Extracted records
Content starts

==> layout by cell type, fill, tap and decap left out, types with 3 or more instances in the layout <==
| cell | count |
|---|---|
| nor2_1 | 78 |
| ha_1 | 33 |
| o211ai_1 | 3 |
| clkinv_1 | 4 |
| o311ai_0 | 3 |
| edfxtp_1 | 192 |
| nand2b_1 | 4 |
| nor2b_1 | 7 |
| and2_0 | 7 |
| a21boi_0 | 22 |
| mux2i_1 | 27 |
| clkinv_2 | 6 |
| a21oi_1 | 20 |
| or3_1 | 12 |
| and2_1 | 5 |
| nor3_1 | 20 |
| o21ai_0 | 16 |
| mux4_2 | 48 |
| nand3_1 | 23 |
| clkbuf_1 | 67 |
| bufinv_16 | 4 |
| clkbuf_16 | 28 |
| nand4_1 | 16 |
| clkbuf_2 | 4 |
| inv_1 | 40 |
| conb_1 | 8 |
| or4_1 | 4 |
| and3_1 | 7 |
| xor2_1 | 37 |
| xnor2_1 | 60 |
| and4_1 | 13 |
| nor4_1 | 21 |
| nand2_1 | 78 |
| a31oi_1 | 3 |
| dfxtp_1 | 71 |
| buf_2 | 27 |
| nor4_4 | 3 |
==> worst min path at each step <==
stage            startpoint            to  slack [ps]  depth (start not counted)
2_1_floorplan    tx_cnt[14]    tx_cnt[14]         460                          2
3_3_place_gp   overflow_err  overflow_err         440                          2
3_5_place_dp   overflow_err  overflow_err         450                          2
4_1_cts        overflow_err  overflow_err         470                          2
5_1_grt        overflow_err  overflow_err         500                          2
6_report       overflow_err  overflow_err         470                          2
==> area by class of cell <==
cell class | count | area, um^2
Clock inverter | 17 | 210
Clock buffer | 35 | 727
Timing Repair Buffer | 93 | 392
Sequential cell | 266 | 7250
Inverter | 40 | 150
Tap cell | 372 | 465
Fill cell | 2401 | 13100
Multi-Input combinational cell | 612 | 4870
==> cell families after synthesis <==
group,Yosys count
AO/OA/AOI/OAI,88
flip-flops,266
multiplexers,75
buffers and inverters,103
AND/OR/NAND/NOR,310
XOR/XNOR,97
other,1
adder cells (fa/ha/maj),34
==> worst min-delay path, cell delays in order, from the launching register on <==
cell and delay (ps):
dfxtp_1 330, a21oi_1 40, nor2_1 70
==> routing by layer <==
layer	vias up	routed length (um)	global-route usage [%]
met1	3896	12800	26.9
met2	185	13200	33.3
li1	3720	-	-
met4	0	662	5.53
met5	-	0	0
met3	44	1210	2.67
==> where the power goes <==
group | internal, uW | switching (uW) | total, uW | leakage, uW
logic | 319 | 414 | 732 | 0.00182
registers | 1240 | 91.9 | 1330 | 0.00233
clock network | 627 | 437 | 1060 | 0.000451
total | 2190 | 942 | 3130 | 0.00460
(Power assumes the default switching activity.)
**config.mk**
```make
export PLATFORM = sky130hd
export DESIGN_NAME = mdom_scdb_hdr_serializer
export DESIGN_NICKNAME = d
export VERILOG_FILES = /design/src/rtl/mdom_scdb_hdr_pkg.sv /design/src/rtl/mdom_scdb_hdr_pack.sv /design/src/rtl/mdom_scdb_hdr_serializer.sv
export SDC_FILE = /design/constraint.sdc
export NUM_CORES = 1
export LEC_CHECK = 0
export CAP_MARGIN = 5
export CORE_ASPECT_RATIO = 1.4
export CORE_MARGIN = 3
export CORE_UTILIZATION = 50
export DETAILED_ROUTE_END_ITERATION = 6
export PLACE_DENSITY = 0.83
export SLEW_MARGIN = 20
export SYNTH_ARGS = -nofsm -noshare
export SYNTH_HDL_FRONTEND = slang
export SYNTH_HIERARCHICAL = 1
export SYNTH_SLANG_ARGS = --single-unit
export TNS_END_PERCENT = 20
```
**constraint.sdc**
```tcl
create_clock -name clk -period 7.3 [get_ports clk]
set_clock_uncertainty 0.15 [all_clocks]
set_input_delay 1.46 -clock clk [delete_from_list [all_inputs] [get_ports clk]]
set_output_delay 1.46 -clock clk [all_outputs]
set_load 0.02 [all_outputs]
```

Content ends
Content starts

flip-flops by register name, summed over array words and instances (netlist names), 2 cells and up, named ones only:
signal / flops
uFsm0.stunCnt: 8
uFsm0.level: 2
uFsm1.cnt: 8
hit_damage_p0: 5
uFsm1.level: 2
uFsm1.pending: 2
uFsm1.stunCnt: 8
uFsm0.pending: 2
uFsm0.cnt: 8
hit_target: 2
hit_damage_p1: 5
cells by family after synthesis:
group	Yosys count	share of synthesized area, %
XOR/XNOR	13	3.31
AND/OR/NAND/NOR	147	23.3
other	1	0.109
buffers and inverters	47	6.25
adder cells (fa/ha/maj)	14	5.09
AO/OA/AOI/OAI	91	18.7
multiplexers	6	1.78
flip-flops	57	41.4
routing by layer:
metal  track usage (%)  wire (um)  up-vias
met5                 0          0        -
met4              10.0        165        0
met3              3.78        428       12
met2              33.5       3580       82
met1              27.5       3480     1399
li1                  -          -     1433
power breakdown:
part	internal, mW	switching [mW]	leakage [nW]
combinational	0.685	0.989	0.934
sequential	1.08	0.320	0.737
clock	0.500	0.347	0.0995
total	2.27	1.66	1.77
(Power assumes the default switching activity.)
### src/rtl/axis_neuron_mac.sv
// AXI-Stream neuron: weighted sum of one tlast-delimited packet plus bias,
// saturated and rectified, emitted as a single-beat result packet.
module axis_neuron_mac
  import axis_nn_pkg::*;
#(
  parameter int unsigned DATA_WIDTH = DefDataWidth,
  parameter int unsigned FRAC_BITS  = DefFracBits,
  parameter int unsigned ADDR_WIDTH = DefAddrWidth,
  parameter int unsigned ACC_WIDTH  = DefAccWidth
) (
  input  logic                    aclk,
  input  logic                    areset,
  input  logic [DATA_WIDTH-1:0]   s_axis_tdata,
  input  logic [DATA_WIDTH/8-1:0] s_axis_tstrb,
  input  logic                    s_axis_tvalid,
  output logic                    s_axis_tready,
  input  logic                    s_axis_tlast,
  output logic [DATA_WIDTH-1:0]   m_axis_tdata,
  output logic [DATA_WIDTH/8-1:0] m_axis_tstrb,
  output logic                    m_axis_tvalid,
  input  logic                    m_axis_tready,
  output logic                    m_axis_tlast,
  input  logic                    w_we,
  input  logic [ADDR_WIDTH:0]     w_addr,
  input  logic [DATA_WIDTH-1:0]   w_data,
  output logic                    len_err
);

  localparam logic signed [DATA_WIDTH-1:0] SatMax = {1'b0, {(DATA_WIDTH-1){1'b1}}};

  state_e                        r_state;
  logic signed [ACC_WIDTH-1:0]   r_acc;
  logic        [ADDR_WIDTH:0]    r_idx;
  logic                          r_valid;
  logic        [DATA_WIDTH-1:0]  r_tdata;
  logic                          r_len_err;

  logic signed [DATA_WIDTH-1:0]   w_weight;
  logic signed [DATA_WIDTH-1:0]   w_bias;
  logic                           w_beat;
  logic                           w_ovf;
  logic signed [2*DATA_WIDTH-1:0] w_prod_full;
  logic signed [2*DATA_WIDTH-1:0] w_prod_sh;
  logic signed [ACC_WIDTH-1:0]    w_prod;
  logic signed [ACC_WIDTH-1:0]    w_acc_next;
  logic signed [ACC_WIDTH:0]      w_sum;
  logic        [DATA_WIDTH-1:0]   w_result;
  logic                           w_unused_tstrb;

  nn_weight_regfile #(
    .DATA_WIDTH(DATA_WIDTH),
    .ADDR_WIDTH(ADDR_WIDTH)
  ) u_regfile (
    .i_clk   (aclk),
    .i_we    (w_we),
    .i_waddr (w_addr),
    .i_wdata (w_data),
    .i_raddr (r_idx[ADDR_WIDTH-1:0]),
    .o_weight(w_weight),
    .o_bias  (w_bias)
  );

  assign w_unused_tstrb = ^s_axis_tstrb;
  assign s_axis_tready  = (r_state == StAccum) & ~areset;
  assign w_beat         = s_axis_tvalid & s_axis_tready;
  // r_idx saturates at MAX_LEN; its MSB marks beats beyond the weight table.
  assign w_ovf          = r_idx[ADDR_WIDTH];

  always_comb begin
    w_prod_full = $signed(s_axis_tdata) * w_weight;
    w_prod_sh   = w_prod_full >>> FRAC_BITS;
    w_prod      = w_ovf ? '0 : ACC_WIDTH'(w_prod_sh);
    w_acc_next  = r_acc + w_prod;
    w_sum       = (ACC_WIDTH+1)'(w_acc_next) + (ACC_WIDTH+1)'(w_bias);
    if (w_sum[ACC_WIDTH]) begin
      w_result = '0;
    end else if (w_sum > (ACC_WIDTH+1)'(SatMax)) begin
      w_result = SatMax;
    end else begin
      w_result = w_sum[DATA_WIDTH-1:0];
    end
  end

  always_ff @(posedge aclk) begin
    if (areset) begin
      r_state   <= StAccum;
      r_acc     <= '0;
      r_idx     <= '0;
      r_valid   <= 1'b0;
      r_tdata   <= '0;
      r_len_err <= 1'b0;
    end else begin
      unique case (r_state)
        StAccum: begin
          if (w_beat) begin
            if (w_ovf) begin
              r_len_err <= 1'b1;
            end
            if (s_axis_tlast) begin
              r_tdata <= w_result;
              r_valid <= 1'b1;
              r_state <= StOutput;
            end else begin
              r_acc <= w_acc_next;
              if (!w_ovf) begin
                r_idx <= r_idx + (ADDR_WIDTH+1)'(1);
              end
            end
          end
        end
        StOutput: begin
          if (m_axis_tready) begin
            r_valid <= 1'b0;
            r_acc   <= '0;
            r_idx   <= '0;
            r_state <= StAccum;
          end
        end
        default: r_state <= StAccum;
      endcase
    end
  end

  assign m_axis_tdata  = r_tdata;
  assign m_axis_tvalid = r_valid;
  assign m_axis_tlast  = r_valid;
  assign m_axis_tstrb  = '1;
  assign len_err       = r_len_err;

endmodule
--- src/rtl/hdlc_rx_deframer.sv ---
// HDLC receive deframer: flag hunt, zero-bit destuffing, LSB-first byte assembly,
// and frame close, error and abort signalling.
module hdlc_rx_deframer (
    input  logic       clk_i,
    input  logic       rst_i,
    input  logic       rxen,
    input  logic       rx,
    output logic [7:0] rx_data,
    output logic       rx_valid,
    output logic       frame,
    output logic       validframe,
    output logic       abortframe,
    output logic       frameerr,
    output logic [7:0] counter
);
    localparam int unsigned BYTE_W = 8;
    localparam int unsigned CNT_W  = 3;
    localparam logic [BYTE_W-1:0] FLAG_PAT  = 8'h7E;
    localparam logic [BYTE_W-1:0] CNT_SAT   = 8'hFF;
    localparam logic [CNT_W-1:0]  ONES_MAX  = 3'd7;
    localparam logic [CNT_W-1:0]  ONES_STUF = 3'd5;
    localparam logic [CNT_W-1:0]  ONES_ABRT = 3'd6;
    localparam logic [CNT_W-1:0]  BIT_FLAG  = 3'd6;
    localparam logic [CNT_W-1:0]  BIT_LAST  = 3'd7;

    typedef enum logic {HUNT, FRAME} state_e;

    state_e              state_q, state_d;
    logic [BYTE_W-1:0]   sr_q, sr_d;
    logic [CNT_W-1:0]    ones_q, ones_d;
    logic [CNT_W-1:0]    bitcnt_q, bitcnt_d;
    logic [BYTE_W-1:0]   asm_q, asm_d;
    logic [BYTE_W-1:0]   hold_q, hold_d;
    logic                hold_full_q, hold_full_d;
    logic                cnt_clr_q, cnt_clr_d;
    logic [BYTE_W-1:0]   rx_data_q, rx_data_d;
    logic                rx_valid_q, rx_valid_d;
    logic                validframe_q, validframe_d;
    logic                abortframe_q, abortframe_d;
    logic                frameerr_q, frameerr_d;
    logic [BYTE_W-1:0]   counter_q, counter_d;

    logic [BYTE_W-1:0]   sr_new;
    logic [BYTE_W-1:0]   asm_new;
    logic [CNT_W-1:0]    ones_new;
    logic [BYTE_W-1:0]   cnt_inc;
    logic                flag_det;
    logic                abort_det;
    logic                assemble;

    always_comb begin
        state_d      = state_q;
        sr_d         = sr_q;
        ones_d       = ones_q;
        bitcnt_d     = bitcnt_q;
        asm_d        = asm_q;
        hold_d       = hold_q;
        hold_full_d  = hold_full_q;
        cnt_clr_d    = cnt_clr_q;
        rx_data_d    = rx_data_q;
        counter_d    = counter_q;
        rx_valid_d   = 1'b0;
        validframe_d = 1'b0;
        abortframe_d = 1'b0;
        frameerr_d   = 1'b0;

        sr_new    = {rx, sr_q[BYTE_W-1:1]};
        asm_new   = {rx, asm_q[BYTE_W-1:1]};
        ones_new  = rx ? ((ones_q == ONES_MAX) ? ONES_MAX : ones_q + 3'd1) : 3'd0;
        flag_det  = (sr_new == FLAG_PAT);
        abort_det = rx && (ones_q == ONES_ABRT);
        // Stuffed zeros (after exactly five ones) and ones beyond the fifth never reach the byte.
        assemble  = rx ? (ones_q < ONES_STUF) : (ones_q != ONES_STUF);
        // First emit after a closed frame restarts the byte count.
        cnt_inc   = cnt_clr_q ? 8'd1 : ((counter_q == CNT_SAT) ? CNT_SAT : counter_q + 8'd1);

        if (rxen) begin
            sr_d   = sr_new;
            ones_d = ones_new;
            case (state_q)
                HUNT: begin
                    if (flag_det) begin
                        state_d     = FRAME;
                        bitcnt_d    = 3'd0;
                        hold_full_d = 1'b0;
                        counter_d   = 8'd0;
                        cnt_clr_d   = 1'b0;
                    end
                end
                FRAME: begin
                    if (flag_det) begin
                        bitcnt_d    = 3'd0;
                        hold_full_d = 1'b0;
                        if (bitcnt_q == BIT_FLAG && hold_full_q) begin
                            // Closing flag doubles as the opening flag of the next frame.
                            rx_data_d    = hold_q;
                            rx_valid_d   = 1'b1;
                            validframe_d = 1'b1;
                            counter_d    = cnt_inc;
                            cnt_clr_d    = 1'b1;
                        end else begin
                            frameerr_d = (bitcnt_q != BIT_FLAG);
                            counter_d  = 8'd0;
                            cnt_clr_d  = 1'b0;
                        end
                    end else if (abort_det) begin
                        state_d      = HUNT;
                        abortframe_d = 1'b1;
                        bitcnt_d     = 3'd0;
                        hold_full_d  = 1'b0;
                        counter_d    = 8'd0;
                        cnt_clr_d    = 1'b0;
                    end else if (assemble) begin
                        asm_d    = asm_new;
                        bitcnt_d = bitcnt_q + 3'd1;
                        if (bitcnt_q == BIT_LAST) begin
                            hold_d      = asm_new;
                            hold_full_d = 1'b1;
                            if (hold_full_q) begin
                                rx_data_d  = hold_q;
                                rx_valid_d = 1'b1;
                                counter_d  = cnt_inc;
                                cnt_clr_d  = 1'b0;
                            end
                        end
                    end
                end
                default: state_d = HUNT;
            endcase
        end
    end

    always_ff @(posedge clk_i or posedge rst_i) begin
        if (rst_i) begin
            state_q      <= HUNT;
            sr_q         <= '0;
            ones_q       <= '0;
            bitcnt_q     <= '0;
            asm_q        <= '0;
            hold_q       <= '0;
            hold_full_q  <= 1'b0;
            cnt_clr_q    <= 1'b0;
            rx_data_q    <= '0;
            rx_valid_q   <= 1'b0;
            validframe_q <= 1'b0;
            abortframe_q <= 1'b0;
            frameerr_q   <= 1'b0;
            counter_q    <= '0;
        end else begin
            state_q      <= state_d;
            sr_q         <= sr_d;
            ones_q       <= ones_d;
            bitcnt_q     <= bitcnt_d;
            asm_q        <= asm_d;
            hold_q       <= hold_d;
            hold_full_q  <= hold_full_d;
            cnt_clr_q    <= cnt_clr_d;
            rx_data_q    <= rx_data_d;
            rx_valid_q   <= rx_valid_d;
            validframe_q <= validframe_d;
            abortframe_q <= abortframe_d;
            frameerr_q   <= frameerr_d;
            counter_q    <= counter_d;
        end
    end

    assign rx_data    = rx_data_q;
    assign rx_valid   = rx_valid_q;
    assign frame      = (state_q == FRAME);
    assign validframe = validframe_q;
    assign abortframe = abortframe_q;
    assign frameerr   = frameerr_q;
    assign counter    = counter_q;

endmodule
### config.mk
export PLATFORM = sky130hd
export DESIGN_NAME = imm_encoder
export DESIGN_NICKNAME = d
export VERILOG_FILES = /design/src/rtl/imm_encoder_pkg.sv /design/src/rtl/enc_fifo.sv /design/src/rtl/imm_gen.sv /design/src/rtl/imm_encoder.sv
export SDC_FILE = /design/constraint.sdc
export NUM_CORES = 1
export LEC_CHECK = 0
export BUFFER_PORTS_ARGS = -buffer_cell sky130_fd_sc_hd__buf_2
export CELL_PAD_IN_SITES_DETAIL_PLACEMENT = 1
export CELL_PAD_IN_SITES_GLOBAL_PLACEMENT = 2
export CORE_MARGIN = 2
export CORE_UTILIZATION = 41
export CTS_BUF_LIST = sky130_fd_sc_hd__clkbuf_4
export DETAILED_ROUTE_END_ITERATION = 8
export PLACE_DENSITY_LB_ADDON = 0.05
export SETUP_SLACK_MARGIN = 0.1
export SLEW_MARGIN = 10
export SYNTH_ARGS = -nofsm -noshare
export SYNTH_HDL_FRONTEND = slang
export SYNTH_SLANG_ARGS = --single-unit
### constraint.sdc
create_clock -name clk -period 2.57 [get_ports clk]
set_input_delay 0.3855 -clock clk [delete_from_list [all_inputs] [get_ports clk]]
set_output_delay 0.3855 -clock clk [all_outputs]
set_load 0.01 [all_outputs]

Content ends

__Task prompt__: Your answer should consist solely of the lines above from the line with "mux4_2 | 48 |" to the line with "nor4_4 | 3 |", both included, reproduced exactly.

__Problem solution__:
| mux4_2 | 48 |
| nand3_1 | 23 |
| clkbuf_1 | 67 |
| bufinv_16 | 4 |
| clkbuf_16 | 28 |
| nand4_1 | 16 |
| clkbuf_2 | 4 |
| inv_1 | 40 |
| conb_1 | 8 |
| or4_1 | 4 |
| and3_1 | 7 |
| xor2_1 | 37 |
| xnor2_1 | 60 |
| and4_1 | 13 |
| nor4_1 | 21 |
| nand2_1 | 78 |
| a31oi_1 | 3 |
| dfxtp_1 | 71 |
| buf_2 | 27 |
| nor4_4 | 3 |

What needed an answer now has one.